*Records supplied*.
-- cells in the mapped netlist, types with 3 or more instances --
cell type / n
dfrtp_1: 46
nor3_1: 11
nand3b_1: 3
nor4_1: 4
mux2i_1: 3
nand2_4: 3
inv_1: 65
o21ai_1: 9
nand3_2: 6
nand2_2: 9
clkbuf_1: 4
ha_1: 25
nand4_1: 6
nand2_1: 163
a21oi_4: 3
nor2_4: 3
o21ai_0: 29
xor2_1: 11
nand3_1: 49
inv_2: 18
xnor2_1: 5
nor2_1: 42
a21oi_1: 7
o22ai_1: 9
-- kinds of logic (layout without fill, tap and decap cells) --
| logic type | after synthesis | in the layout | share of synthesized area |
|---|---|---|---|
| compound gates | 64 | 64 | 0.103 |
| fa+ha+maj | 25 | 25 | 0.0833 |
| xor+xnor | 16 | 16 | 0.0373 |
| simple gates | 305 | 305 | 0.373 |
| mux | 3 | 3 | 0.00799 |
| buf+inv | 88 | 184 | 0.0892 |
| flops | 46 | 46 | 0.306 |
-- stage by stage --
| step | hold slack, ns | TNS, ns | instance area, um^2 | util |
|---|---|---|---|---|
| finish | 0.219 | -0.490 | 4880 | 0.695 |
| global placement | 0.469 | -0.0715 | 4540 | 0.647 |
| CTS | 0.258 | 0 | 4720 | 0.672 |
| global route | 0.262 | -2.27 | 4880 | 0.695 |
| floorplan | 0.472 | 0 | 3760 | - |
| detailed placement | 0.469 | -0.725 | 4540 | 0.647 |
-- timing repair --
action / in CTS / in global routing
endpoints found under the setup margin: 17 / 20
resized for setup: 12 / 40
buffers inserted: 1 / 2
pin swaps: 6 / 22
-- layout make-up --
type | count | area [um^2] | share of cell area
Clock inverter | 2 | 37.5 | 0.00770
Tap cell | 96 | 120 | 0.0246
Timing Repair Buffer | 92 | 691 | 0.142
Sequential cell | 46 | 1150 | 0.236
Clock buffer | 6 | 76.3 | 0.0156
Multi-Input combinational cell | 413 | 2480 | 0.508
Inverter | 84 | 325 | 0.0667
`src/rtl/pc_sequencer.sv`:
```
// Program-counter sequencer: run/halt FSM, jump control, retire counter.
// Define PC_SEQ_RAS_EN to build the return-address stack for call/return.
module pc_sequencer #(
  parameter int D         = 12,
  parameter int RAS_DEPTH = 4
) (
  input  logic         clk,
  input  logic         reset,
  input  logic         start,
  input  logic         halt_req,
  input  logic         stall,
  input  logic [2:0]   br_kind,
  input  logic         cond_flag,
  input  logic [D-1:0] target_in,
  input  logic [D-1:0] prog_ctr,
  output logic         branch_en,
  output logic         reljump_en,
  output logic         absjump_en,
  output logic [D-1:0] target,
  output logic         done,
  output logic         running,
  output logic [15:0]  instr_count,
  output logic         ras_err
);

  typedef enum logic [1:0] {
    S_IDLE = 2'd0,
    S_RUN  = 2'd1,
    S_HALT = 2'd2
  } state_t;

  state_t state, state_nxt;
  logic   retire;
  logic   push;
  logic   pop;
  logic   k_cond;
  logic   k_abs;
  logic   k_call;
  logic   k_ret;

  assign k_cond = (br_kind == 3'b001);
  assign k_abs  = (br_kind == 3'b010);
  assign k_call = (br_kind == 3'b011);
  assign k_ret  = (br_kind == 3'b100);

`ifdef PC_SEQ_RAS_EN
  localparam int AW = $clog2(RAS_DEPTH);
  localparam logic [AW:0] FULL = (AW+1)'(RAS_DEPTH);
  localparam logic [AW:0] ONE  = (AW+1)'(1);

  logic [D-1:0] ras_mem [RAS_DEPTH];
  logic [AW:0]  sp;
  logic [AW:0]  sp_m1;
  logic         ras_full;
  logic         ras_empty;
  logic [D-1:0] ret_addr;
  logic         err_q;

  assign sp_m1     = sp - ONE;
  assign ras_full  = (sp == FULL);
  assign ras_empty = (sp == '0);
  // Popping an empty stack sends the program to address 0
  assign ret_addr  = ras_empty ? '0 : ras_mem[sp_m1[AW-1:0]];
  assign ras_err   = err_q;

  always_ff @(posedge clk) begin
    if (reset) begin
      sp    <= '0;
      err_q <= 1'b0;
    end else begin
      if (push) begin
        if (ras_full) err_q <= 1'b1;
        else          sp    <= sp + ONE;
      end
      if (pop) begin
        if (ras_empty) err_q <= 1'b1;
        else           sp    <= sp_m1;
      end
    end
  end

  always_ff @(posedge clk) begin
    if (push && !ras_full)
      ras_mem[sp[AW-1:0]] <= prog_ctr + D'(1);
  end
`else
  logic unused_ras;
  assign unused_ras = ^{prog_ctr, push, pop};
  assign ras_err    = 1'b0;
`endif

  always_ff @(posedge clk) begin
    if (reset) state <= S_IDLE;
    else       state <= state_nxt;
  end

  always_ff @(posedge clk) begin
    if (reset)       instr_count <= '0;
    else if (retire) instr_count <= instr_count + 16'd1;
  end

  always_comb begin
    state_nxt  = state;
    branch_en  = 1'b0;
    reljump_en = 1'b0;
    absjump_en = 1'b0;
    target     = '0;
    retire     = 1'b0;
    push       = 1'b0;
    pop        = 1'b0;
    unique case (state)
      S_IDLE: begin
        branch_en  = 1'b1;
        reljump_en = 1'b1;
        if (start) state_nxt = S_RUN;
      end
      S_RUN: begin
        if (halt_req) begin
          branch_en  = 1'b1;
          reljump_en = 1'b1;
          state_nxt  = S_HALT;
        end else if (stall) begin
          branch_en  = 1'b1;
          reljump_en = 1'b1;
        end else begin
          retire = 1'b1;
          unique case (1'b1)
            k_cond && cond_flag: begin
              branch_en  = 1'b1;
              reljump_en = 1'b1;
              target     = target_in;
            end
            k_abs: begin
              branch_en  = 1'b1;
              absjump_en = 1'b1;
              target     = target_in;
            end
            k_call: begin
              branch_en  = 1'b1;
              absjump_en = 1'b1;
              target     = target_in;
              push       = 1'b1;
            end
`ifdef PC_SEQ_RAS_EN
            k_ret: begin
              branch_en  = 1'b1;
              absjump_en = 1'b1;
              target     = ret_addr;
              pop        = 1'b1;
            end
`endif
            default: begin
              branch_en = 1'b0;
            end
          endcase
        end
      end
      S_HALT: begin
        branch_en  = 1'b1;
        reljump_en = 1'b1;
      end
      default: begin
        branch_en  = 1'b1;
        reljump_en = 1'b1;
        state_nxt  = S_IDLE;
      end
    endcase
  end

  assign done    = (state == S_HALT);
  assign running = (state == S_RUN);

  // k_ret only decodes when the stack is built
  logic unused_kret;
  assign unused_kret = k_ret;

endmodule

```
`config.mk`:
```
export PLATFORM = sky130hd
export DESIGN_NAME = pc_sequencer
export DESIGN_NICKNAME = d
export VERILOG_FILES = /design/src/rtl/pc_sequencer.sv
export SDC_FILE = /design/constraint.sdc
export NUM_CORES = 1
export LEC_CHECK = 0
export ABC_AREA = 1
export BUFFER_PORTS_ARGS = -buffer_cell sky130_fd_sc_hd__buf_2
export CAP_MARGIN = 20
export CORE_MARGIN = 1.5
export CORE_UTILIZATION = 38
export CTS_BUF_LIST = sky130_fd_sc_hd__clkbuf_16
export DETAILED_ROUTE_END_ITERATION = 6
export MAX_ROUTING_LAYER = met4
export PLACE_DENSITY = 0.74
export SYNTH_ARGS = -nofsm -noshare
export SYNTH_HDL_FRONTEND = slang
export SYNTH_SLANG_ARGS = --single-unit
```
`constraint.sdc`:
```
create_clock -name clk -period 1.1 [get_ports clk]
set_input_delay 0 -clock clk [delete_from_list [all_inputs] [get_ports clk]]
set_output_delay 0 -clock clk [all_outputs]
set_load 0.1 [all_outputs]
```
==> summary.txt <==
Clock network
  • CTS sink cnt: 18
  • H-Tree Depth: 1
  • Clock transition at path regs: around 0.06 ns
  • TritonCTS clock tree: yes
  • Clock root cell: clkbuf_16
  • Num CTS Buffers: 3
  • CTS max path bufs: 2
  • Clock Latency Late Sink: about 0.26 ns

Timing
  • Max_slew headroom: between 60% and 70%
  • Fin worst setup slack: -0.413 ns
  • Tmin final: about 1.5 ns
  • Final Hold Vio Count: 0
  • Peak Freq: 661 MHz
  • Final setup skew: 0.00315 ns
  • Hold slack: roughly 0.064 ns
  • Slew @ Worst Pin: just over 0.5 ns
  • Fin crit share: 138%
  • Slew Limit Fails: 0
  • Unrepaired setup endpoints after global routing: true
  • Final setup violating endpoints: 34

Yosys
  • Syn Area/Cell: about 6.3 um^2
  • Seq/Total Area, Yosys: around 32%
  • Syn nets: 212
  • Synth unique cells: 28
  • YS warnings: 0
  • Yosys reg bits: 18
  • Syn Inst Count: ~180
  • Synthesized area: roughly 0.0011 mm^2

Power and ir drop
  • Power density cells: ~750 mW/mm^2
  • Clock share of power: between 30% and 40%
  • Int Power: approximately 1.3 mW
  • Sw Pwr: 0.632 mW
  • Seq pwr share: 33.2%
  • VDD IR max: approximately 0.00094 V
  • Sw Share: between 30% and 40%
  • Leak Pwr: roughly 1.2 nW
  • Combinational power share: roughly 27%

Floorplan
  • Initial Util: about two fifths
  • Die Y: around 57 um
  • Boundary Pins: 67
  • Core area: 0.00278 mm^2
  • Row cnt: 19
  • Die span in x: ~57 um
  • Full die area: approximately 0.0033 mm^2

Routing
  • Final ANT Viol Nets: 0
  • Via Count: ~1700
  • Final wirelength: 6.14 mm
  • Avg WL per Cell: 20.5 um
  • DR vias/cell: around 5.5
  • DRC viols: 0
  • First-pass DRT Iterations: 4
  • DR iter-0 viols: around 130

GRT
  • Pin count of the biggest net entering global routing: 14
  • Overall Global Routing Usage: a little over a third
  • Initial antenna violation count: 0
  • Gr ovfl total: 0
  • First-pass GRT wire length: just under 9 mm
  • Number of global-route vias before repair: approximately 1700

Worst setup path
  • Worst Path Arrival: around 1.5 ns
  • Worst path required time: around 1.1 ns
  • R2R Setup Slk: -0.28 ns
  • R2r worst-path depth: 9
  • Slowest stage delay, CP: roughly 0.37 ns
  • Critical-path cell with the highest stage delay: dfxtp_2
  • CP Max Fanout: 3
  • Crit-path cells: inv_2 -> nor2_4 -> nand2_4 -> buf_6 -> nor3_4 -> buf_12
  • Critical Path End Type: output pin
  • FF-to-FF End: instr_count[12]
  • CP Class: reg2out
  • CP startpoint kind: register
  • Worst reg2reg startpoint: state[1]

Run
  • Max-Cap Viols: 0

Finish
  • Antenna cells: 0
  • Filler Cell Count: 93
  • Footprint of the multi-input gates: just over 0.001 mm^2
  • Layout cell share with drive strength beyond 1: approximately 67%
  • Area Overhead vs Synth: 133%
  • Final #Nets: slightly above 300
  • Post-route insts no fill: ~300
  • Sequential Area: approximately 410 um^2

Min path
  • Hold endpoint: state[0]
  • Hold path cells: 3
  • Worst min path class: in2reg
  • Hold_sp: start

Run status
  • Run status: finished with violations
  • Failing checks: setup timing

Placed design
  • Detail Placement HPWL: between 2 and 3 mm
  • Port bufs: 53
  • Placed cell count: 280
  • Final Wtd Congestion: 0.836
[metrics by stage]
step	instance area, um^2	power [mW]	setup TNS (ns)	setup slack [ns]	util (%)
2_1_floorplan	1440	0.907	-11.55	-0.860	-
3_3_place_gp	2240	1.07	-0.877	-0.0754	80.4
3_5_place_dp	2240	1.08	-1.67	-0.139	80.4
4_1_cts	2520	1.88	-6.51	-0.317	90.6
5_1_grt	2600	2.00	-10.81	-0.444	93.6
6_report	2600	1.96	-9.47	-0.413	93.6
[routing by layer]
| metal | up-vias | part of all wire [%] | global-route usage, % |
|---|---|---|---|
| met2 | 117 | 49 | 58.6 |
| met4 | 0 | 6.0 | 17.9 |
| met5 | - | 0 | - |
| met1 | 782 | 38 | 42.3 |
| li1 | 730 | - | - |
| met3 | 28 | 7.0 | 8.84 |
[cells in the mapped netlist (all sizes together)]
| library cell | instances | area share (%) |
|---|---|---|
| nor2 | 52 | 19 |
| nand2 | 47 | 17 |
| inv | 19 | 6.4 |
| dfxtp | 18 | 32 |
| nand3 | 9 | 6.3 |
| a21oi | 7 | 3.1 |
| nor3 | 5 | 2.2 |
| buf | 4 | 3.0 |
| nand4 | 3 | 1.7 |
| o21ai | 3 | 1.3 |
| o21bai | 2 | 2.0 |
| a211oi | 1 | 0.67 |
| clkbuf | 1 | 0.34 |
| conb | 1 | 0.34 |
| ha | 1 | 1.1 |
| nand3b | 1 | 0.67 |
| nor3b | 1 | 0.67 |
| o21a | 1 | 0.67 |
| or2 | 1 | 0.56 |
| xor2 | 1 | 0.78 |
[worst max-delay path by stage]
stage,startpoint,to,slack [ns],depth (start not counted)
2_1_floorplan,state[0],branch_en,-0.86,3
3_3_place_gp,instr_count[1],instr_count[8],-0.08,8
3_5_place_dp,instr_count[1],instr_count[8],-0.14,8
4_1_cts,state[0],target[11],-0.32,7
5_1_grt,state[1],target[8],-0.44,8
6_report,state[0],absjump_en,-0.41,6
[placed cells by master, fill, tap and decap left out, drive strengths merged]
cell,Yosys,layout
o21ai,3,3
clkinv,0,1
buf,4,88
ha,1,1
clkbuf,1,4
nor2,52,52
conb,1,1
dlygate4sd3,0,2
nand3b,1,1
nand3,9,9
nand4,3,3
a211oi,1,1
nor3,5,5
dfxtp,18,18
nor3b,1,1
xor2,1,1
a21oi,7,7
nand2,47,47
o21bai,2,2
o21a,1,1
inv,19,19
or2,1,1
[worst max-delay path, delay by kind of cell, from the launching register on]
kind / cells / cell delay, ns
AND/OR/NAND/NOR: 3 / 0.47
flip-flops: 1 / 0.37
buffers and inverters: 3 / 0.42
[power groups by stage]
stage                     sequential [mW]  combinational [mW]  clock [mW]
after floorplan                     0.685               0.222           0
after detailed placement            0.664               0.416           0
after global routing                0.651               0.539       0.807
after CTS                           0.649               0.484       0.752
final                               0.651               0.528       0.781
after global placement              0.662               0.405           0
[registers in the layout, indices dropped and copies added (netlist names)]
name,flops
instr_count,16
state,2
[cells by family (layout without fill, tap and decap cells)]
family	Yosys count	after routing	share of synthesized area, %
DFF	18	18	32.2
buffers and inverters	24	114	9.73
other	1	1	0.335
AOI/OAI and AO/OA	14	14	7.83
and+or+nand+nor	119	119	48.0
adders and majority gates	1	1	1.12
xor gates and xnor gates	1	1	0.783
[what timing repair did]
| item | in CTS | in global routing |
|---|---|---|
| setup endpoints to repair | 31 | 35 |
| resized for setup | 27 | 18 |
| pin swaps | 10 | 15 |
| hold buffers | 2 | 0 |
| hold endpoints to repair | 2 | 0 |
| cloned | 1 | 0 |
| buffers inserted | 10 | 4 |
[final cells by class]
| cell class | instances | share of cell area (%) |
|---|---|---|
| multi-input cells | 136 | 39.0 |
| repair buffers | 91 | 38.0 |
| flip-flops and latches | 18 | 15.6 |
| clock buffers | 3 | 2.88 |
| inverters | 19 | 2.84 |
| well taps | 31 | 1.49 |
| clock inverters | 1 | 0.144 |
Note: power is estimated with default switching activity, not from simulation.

*Work required*.
All lines in the listing above from the line containing "endpoints found under" to the line containing "Clock buffer | 6 | 76.3 | 0.0156", inclusive, should be retyped exactly; no other lines should appear.

*Answer below*.
endpoints found under the setup margin: 17 / 20
resized for setup: 12 / 40
buffers inserted: 1 / 2
pin swaps: 6 / 22
-- layout make-up --
type | count | area [um^2] | share of cell area
Clock inverter | 2 | 37.5 | 0.00770
Tap cell | 96 | 120 | 0.0246
Timing Repair Buffer | 92 | 691 | 0.142
Sequential cell | 46 | 1150 | 0.236
Clock buffer | 6 | 76.3 | 0.0156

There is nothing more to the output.